A nuclear gene is a gene whose DNA sequence is located within the cell nucleus of a eukaryotic organism. These genes are distinguished from extranuclear genes, such as those found in the genomes of mitochondria and chloroplasts, which reside outside the nucleus in their own organellar DNA. Nuclear genes encode the majority of proteins and functional RNAs required for cellular processes, including development, metabolism, and regulation.

Unlike the small, circular genomes of mitochondria and chloroplasts, nuclear genes are organized into linear chromosomes and are typically inherited in a Mendelian fashion, following the laws of segregation and independent assortment. In contrast, extranuclear genes often exhibit non-Mendelian inheritance, such as maternal inheritance in mitochondrial DNA.

While the vast majority of eukaryotic genes are nuclear, exceptions exist in certain protists and algae, where some genes have migrated from organelles to the nucleus over evolutionary time through endosymbiotic gene transfer. The study of nuclear genes is fundamental to genetics, molecular biology, and biotechnology, as they play a central role in gene expression, heredity, and genetic engineering.
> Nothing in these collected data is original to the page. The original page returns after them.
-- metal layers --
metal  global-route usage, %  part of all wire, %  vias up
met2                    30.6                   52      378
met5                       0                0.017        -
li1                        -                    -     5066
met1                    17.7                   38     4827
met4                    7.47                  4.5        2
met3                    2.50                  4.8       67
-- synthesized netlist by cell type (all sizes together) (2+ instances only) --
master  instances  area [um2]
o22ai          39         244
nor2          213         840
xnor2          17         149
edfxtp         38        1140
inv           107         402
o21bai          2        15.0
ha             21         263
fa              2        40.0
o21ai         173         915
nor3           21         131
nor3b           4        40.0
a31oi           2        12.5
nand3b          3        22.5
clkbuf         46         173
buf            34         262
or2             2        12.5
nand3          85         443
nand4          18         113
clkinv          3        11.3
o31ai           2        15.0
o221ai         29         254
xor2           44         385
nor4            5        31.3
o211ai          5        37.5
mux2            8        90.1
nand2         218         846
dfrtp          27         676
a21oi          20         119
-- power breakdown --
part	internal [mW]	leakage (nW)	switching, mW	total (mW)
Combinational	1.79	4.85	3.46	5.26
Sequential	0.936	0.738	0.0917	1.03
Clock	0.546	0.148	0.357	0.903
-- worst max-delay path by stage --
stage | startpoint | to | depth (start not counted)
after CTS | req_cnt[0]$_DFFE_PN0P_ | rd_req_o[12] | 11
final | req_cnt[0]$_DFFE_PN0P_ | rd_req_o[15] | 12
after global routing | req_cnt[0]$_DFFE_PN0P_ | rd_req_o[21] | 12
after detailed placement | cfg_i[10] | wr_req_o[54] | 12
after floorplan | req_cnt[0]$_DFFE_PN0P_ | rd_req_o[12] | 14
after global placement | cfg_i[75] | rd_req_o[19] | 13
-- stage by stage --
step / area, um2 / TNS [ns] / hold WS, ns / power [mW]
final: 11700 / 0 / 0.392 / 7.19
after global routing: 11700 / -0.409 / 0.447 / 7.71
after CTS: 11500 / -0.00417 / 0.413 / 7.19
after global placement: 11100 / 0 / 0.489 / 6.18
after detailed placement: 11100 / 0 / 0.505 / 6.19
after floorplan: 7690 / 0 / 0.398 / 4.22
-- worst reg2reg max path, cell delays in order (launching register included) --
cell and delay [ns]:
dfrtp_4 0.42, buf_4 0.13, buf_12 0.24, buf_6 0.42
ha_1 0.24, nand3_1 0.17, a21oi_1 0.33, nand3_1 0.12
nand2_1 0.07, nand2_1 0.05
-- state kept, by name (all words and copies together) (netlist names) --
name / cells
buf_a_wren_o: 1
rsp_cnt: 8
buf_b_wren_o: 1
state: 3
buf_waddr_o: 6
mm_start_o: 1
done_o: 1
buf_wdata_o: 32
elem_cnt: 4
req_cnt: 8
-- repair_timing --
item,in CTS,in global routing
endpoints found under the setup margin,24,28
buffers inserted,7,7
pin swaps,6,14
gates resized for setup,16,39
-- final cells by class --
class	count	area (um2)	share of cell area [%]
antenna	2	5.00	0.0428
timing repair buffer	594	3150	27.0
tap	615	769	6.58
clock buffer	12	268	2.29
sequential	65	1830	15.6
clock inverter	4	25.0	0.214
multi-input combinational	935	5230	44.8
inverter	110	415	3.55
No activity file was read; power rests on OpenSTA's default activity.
The study of nuclear genes traces all the way back to the discovery of the nucleus in the 19th century, but the evolutionary origin of nuclear genes became clearer with the advances within molecular biology. Early work by Lynn Margulis in the 1960s proposed that mitochondria descended from free-living bacteria engulfed by a host cell, a process called endosymbiosis. This theory explains a process called endosymbiotic gene transfer which is how many genes from these endosymbionts were transferred to the host's nuclear genome over time.
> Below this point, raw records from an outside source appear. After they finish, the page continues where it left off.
[config.mk]
export PLATFORM = sky130hd
export DESIGN_NAME = mm_engine
export DESIGN_NICKNAME = d
export VERILOG_FILES = /design/src/rtl/mm_pkg.sv /design/src/rtl/systolic_pe.sv /design/src/rtl/mm_engine.sv
export SDC_FILE = /design/constraint.sdc
export NUM_CORES = 2
export LEC_CHECK = 0
export ABC_AREA = 1
export BUFFER_PORTS_ARGS = -buffer_cell sky130_fd_sc_hd__buf_2
export CAP_MARGIN = 20
export CORE_MARGIN = 3
export CORE_UTILIZATION = 55
export CTS_BUF_LIST = sky130_fd_sc_hd__clkbuf_16
export DETAILED_ROUTE_END_ITERATION = 8
export PLACE_DENSITY = 0.76
export REMOVE_ABC_BUFFERS = 1
export SLEW_MARGIN = 20
export SYNTH_ARGS = -nofsm -noshare
export SYNTH_HDL_FRONTEND = slang
export SYNTH_SLANG_ARGS = --single-unit
export TNS_END_PERCENT = 20
[constraint.sdc]
create_clock -name clk -period 5 [get_ports clk]
set_clock_uncertainty 0.1 [all_clocks]
set_input_delay 1 -clock clk [delete_from_list [all_inputs] [get_ports clk]]
set_output_delay 1 -clock clk [all_outputs]
set_load 0.005 [all_outputs]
Further research later revealed that nuclear genes have a mosaic ancestry which means that while some nuclear genes derive from the mitochondrial or bacterial ancestors, others will trace back to an archaeal host or arise as eukaryotic innovations. Carl Woese’s three-domain system, written in 1977, reinforced this view by showing the eukaryotes’ deep evolutionary ties to archaea. Today, nuclear genes are understood to be a composite of archaeal, bacterial, and uniquely eukaryotic elements, reflecting the complex history of the eukaryotic cell.
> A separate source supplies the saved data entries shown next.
$ cat src/common/core_settings.svh
`ifndef CORE_SETTINGS_SVH
`define CORE_SETTINGS_SVH

`define XLEN 32

`define ARCH_REGS 16
`define ARCH_BITS 4
`define PHYS_REGS 32
`define PHYS_BITS 5

`define ROB_SIZE 16
`define SQN_BITS 5 // one wrap bit above the rob index.
`define IQ_SIZE 8
`define IMM_BITS 12

`define OP_ADD 3'd0
`define OP_SUB 3'd1
`define OP_AND 3'd2
`define OP_OR 3'd3
`define OP_XOR 3'd4
`define OP_SLL 3'd5 // shift amount from low 5 bits.
`define OP_SRL 3'd6
`define OP_SLT 3'd7 // signed compare.

`endif

$ cat src/common/UOpPkg.sv
package UOpPkg;

`include "core_settings.svh"

// second operand word, register index or immediate per useImm.
typedef union packed {
    logic signed [`IMM_BITS-1:0] imm;
    logic [`IMM_BITS-1:0] regWord;
} Operand2_u;

function automatic logic [`ARCH_BITS-1:0] operandReg(Operand2_u opnd);
    return opnd.regWord[`ARCH_BITS-1:0];
endfunction

function automatic logic [`XLEN-1:0] operandImm(Operand2_u opnd);
    return {{(`XLEN-`IMM_BITS){opnd.imm[`IMM_BITS-1]}}, opnd.imm};
endfunction

function automatic logic [`XLEN-1:0] aluEval(
    input logic [2:0] op,
    input logic [`XLEN-1:0] a,
    input logic [`XLEN-1:0] b
);
    logic [`XLEN-1:0] res;
    case (op)
        `OP_ADD: res = a + b;
        `OP_SUB: res = a - b;
        `OP_AND: res = a & b;
        `OP_OR: res = a | b;
        `OP_XOR: res = a ^ b;
        `OP_SLL: res = a << b[4:0];
        `OP_SRL: res = a >> b[4:0];
        default: res = {{(`XLEN-1){1'b0}}, $signed(a) < $signed(b)};
    endcase
    return res;
endfunction

endpackage

$ cat src/common/BackendPkg.sv
package BackendPkg;

`include "core_settings.svh"

// how far sqn lies behind refSqn.
// in-flight distances stay below half the sqn range, so the top bit
// marks an sqn that is actually ahead of refSqn.
function automatic logic [`SQN_BITS-1:0] sqnAge(
    input logic [`SQN_BITS-1:0] sqn,
    input logic [`SQN_BITS-1:0] refSqn
);
    return refSqn - sqn;
endfunction

endpackage

$ cat src/rename/Rename.sv
`timescale 1ns/10ps

`include "core_settings.svh"

module Rename import UOpPkg::*; (
    input wire clk,
    input wire rst,

    input logic inValid,
    input logic [`ARCH_BITS-1:0] inDst,
    input logic [`ARCH_BITS-1:0] inSrc1,
    input logic [2:0] inOp,
    input logic inUseImm,
    input Operand2_u inOperand2,
    output logic stall,

    input logic robFull,
    input logic iqFull,
    input logic freeValid,
    input logic [`PHYS_BITS-1:0] freeTag,
    input logic wbValid,
    input logic [`PHYS_BITS-1:0] wbTag,

    output logic rnValid,
    output logic [`SQN_BITS-1:0] rnSqn,
    output logic [`PHYS_BITS-1:0] rnDstTag,
    output logic [`PHYS_BITS-1:0] rnSrc1Tag,
    output logic rnSrc1Ready,
    output logic [`PHYS_BITS-1:0] rnSrc2Tag,
    output logic rnSrc2Ready,
    output logic [2:0] rnOp,
    output logic rnUseImm,
    output Operand2_u rnImm,
    output logic [`ARCH_BITS-1:0] rnDstArch,
    output logic [`PHYS_BITS-1:0] rnOldTag
);

localparam int FREE_SIZE = `PHYS_REGS - `ARCH_REGS;
localparam int FREE_BITS = $clog2(FREE_SIZE);
localparam logic [`PHYS_BITS-1:0] FIRST_FREE = `ARCH_REGS;

logic [`PHYS_BITS-1:0] mapTable[`ARCH_REGS];
logic [`PHYS_REGS-1:0] readyTable;
logic [`PHYS_BITS-1:0] freeList[FREE_SIZE];
logic [FREE_BITS-1:0] freeRd;
logic [FREE_BITS-1:0] freeWr;
logic [FREE_BITS:0] freeCount;
logic [`SQN_BITS-1:0] nextSqn;

logic accept;
logic [`PHYS_BITS-1:0] newTag;
logic [`PHYS_BITS-1:0] src1Tag;
logic [`PHYS_BITS-1:0] src2Tag;

assign stall = robFull || iqFull || (freeCount == '0);
assign accept = inValid && !stall;
assign newTag = freeList[freeRd];
assign src1Tag = mapTable[inSrc1];
assign src2Tag = mapTable[operandReg(inOperand2)];

always_ff @(posedge clk) begin
    if (rst) begin
        rnValid <= 1'b0;
        nextSqn <= '0;
        freeRd <= '0;
        freeWr <= '0;
        freeCount <= FREE_SIZE[FREE_BITS:0];
        readyTable <= '1; // initial tags all hold zero.
        for (int i = 0; i < `ARCH_REGS; i++)
            mapTable[i] <= i[`PHYS_BITS-1:0];
        for (int i = 0; i < FREE_SIZE; i++)
            freeList[i] <= FIRST_FREE + i[`PHYS_BITS-1:0];
    end else begin
        rnValid <= accept;
        if (wbValid)
            readyTable[wbTag] <= 1'b1;
        if (accept) begin
            nextSqn <= nextSqn + 1'b1;
            freeRd <= freeRd + 1'b1;
            mapTable[inDst] <= newTag;
            readyTable[newTag] <= 1'b0;
        end
        if (freeValid) begin
            freeList[freeWr] <= freeTag; // tag released at commit.
            freeWr <= freeWr + 1'b1;
        end
        freeCount <= freeCount + freeValid - accept;
    end
end

always_ff @(posedge clk) begin
    if (accept) begin
        rnSqn <= nextSqn;
        rnDstTag <= newTag;
        rnSrc1Tag <= src1Tag;
        rnSrc1Ready <= readyTable[src1Tag] || (wbValid && wbTag == src1Tag);
        rnSrc2Tag <= src2Tag;
        rnSrc2Ready <= inUseImm || readyTable[src2Tag] || (wbValid && wbTag == src2Tag);
        rnOp <= inOp;
        rnUseImm <= inUseImm;
        rnImm <= inOperand2;
        rnDstArch <= inDst;
        rnOldTag <= mapTable[inDst];
    end
end

endmodule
Nuclear genes play a central role in nearly all aspects of eukaryotic biology, encoding the majority of proteins and regulatory RNAs necessary for cellular function. Unlike organellar genes (e.g., mitochondrial or chloroplast DNA), which are limited to a small number of metabolic and energy-related processes, nuclear genes govern development, growth, reproduction, and homeostasis. They are transcribed in the nucleus and often translated in the cytoplasm, with their products directed to various organelles, including mitochondria and chloroplasts, through specialized signaling sequences.

The regulation of nuclear genes is highly complex, involving mechanisms such as transcription factors, epigenetic modifications, and non-coding RNAs. This allows for precise control over gene expression in response to environmental signals, cellular stress, or developmental stages.

For example, homeobox genes—a critical class of nuclear genes—orchestrate body plan development in animals, while nuclear-encoded photosynthesis genes in plants regulate chloroplast function. Nuclear genes are also of paramount importance in medicine and biotechnology. Mutations in these genes are linked to thousands of genetic disorders, including cancers, metabolic syndromes, and neurodegenerative diseases. Additionally, nuclear genes are primary targets for genetic engineering—CRISPR-Cas9 and other gene-editing technologies predominantly modify nuclear DNA to study gene function or develop therapies.